■ **YOUR INSTRUCTIONS**
Filter the entries down to the lines containing "only", and copy those lines.
=== DATA UNDER STUDY ===
**config.mk**
```make
export PLATFORM = sky130hd
export DESIGN_NAME = cobus_window
export DESIGN_NICKNAME = d
export VERILOG_FILES = /design/src/rtl/cobus_pkg.sv /design/src/rtl/cobus_decode.sv /design/src/rtl/cobus_lane.sv /design/src/rtl/cobus_wait.sv /design/src/rtl/cobus_window.sv
export SDC_FILE = /design/constraint.sdc
export NUM_CORES = 1
export LEC_CHECK = 0
export ABC_AREA = 1
export ABC_CLOCK_PERIOD_IN_PS = 3000
export BUFFER_PORTS_ARGS = -buffer_cell sky130_fd_sc_hd__buf_2
export CAP_MARGIN = 20
export CORE_MARGIN = 3
export CORE_UTILIZATION = 49
export DETAILED_ROUTE_END_ITERATION = 10
export GPL_ROUTABILITY_DRIVEN = 0
export PLACE_DENSITY = 0.86
export SYNTH_ARGS = -nofsm -noshare
export SYNTH_HDL_FRONTEND = slang
export SYNTH_HIERARCHICAL = 1
export SYNTH_SLANG_ARGS = --single-unit
```
**constraint.sdc**
```tcl
create_clock -name clk -period 3 [get_ports clk]
set_clock_uncertainty 0.1 [all_clocks]
set_input_delay 0.3 -clock clk [delete_from_list [all_inputs] [get_ports clk]]
set_output_delay 0.3 -clock clk [all_outputs]
set_load 0.005 [all_outputs]
```
**src/rtl/cobus_pkg.sv**
```systemverilog
// Shared types for the coprocessor bus window decoder.
// Assumes: one access in flight at a time.
package cobus_pkg;

    typedef enum logic [2:0] {
        TGT_RAM  = 3'd0,
        TGT_FM   = 3'd1,
        TGT_BANK = 3'd2,
        TGT_HOLE = 3'd3,
        TGT_LOCK = 3'd4
    } cobus_tgt_e;

    typedef enum logic [2:0] {
        ST_IDLE   = 3'd0,
        ST_STROBE = 3'd1,
        ST_WAIT   = 3'd2,
        ST_RESP   = 3'd3,
        ST_ACK    = 3'd4,
        ST_LOCK   = 3'd5
    } cobus_st_e;

endpackage

```
**src/rtl/cobus_decode.sv**
```systemverilog
// Page decoder: maps the address bits above the byte offset to a target.
// Assumes: the top two bits of page_i are the region selector.
module cobus_decode
    import cobus_pkg::*;
#(
    parameter int PAGE_W    = 7,
    parameter int BANK_PAGE = 96,
    parameter int LOCK_PAGE = 127
) (
    input  logic [PAGE_W-1:0] page_i,
    output cobus_tgt_e        tgt_o
);
    localparam logic [PAGE_W-1:0] BANK_P = PAGE_W'(BANK_PAGE);
    localparam logic [PAGE_W-1:0] LOCK_P = PAGE_W'(LOCK_PAGE);

    logic [1:0] region;
    assign region = page_i[PAGE_W-1 -: 2];

    // Region first, then the page compare inside the miscellaneous quarter.
    always_comb begin
        unique case (region)
            2'b10:   tgt_o = TGT_FM;
            2'b11: begin
                if (page_i == LOCK_P)      tgt_o = TGT_LOCK;
                else if (page_i == BANK_P) tgt_o = TGT_BANK;
                else                       tgt_o = TGT_HOLE;
            end
            default: tgt_o = TGT_RAM;
        endcase
    end
endmodule

```
**src/rtl/cobus_lane.sv**
```systemverilog
// Byte-lane narrowing: picks the write byte and spreads the read byte.
// Assumes: byte writes carry data on bits 7:0.
module cobus_lane #(
    parameter int DW = 16
) (
    input  logic          word_i,
    input  logic [DW-1:0] wdata_i,
    input  logic [7:0]    rbyte_i,
    output logic [7:0]    wbyte_o,
    output logic [DW-1:0] rdata_o
);
    localparam int LANES = DW / 8;

    // Word writes keep only the upper byte.
    assign wbyte_o = word_i ? wdata_i[DW-1 -: 8] : wdata_i[7:0];

    // Word reads mirror the byte on every lane; byte reads use lane 0 only.
    for (genvar g = 0; g < LANES; g++) begin : g_lane
        if (g == 0) begin : g_low
            assign rdata_o[7:0] = rbyte_i;
        end else begin : g_high
            assign rdata_o[g*8 +: 8] = word_i ? rbyte_i : 8'h00;
        end
    end
endmodule

```
**src/rtl/cobus_wait.sv**
```systemverilog
// Wait counter: after load_i, done_o rises once WAIT_CYC cycles have passed.
// Assumes: WAIT_CYC >= 1; done_o is consulted only while waiting.
module cobus_wait #(
    parameter int WAIT_CYC = 8
) (
    input  logic clk,
    input  logic rst_n,
    input  logic load_i,
    output logic done_o
);
    localparam int CW = (WAIT_CYC > 1) ? $clog2(WAIT_CYC) : 1;
    localparam logic [CW-1:0] LOAD_V = CW'(WAIT_CYC - 1);

    logic [CW-1:0] cnt_q;

    // Count down from the load value to zero.
    always_ff @(posedge clk) begin
        if (!rst_n)          cnt_q <= '0;
        else if (load_i)     cnt_q <= LOAD_V;
        else if (cnt_q != 0) cnt_q <= cnt_q - 1'b1;
    end

    assign done_o = (cnt_q == '0);
endmodule

```
**src/rtl/cobus_window.sv**
```systemverilog
// Coprocessor bus window decoder: one byte-wide access at a time into a
// RAM, an FM port, a bank bit, a hole region, or a stalling page.
// Assumes: the requester holds req_i until ack_o and drops it in the
// ack cycle; the RAM and FM read bytes are valid the cycle after a strobe.
module cobus_window
    import cobus_pkg::*;
#(
    parameter int RAM_AW    = 13,
    parameter int WAIT_CYC  = 8,
    parameter int PORT_W    = 2,
    parameter int BANK_PAGE = 96,
    parameter int LOCK_PAGE = 127
) (
    input  logic                     clk,
    input  logic                     rst_n,
    input  logic                     force_ack_i,
    input  logic                     req_i,
    input  logic                     we_i,
    input  logic                     word_i,
    input  logic [RAM_AW+1:0]        addr_i,
    input  logic [15:0]              wdata_i,
    input  logic [15:0]              prefetch_i,
    output logic                     ack_o,
    output logic [15:0]              rdata_o,
    output logic                     halt_o,
    output logic                     ram_cs_o,
    output logic                     ram_we_o,
    output logic [RAM_AW-1:0]        ram_addr_o,
    output logic [7:0]               ram_wdata_o,
    input  logic [7:0]               ram_rdata_i,
    output logic                     fm_cs_o,
    output logic                     fm_we_o,
    output logic [PORT_W-1:0]        fm_port_o,
    output logic [7:0]               fm_wdata_o,
    input  logic [7:0]               fm_rdata_i,
    output logic                     bank_o
);
    localparam int ADDR_W = RAM_AW + 2;
    localparam int PAGE_W = ADDR_W - 8;

    cobus_st_e         st_q;
    cobus_tgt_e        tgt_d, tgt_q;
    logic              we_q, word_q, bank_q, halt_q;
    logic [RAM_AW-1:0] addr_q;
    logic [7:0]        wbyte_d, wbyte_q, rbyte_q;
    logic              wait_load, wait_done;

    cobus_decode #(
        .PAGE_W   (PAGE_W),
        .BANK_PAGE(BANK_PAGE),
        .LOCK_PAGE(LOCK_PAGE)
    ) i_decode (
        .page_i(addr_i[ADDR_W-1:8]),
        .tgt_o (tgt_d)
    );

    cobus_lane #(.DW(16)) i_lane (
        .word_i (word_i),
        .wdata_i(wdata_i),
        .rbyte_i(rbyte_q),
        .wbyte_o(wbyte_d),
        .rdata_o(rdata_o)
    );

    cobus_wait #(.WAIT_CYC(WAIT_CYC)) i_wait (
        .clk   (clk),
        .rst_n (rst_n),
        .load_i(wait_load),
        .done_o(wait_done)
    );

    assign wait_load = (st_q == ST_STROBE) && (tgt_q == TGT_RAM) && we_q;

    // Access sequencer: accept, strobe, optional wait, response, acknowledge.
    always_ff @(posedge clk) begin
        if (!rst_n) begin
            st_q    <= ST_IDLE;
            tgt_q   <= TGT_HOLE;
            we_q    <= 1'b0;
            word_q  <= 1'b0;
            addr_q  <= '0;
            wbyte_q <= '0;
            halt_q  <= 1'b0;
        end else begin
            unique case (st_q)
                ST_IDLE: if (req_i) begin
                    tgt_q   <= tgt_d;
                    we_q    <= we_i;
                    word_q  <= word_i;
                    addr_q  <= addr_i[RAM_AW-1:0];
                    wbyte_q <= wbyte_d;
                    if (tgt_d == TGT_LOCK && !force_ack_i) begin
                        st_q   <= ST_LOCK;
                        halt_q <= 1'b1;
                    end else begin
                        st_q <= ST_STROBE;
                    end
                end
                ST_STROBE: st_q <= wait_load ? ST_WAIT : ST_RESP;
                ST_WAIT:   if (wait_done) st_q <= ST_RESP;
                ST_RESP:   st_q <= ST_ACK;
                ST_ACK:    st_q <= ST_IDLE;
                ST_LOCK:   st_q <= ST_LOCK;
                default:   st_q <= ST_IDLE;
            endcase
        end
    end

    // Read byte capture in the cycle after the strobe.
    always_ff @(posedge clk) begin
        if (!rst_n) begin
            rbyte_q <= '0;
        end else if (st_q == ST_RESP) begin
            unique case (tgt_q)
                TGT_RAM:  rbyte_q <= ram_rdata_i;
                TGT_FM:   rbyte_q <= fm_rdata_i;
                TGT_LOCK: rbyte_q <= addr_q[0] ? prefetch_i[7:0] : prefetch_i[15:8];
                default:  rbyte_q <= 8'hFF;
            endcase
        end
    end

    // Bank bit update on a write to the bank page.
    always_ff @(posedge clk) begin
        if (!rst_n)
            bank_q <= 1'b0;
        else if (st_q == ST_STROBE && tgt_q == TGT_BANK && we_q)
            bank_q <= wbyte_q[0];
    end

    assign ram_cs_o    = (st_q == ST_STROBE) && (tgt_q == TGT_RAM);
    assign ram_we_o    = ram_cs_o && we_q;
    assign ram_addr_o  = addr_q;
    assign ram_wdata_o = wbyte_q;
    assign fm_cs_o     = (st_q == ST_STROBE) && (tgt_q == TGT_FM);
    assign fm_we_o     = fm_cs_o && we_q;
    assign fm_port_o   = addr_q[PORT_W-1:0];
    assign fm_wdata_o  = wbyte_q;
    assign ack_o       = (st_q == ST_ACK);
    assign halt_o      = halt_q;
    assign bank_o      = bank_q;

    // a halted bus never acknowledges.
    assert_halt_blocks_ack_R4: assert property (@(posedge clk) disable iff (!rst_n)
        halt_o |-> !ack_o);
    // the halt indication holds until reset.
    assert_halt_sticky_R4: assert property (@(posedge clk) disable iff (!rst_n)
        halt_o |=> halt_o);
    // the acknowledge is a single-cycle pulse.
    assert_ack_pulse_R10: assert property (@(posedge clk) disable iff (!rst_n)
        ack_o |=> !ack_o);
    // never two target strobes at once, and each lasts one cycle.
    assert_single_strobe_R10: assert property (@(posedge clk) disable iff (!rst_n)
        $onehot0({ram_cs_o, fm_cs_o}));
    assert_strobe_pulse_R10: assert property (@(posedge clk) disable iff (!rst_n)
        (ram_cs_o || fm_cs_o) |=> !(ram_cs_o || fm_cs_o));
    // the bank bit moves only after a bank-page write strobe.
    assert_bank_hold_R3: assert property (@(posedge clk) disable iff (!rst_n)
        !(st_q == ST_STROBE && tgt_q == TGT_BANK && we_q) |=> $stable(bank_o));
    // word reads deliver identical lanes.
    assert_word_mirror_R7: assert property (@(posedge clk) disable iff (!rst_n)
        (ack_o && word_q && !we_q) |-> (rdata_o[15:8] == rdata_o[7:0]));
endmodule

```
===
■ **FINISHED EXERCISE**
    // Word writes keep only the upper byte.
    // Word reads mirror the byte on every lane; byte reads use lane 0 only.
// Assumes: WAIT_CYC >= 1; done_o is consulted only while waiting.
    // the bank bit moves only after a bank-page write strobe.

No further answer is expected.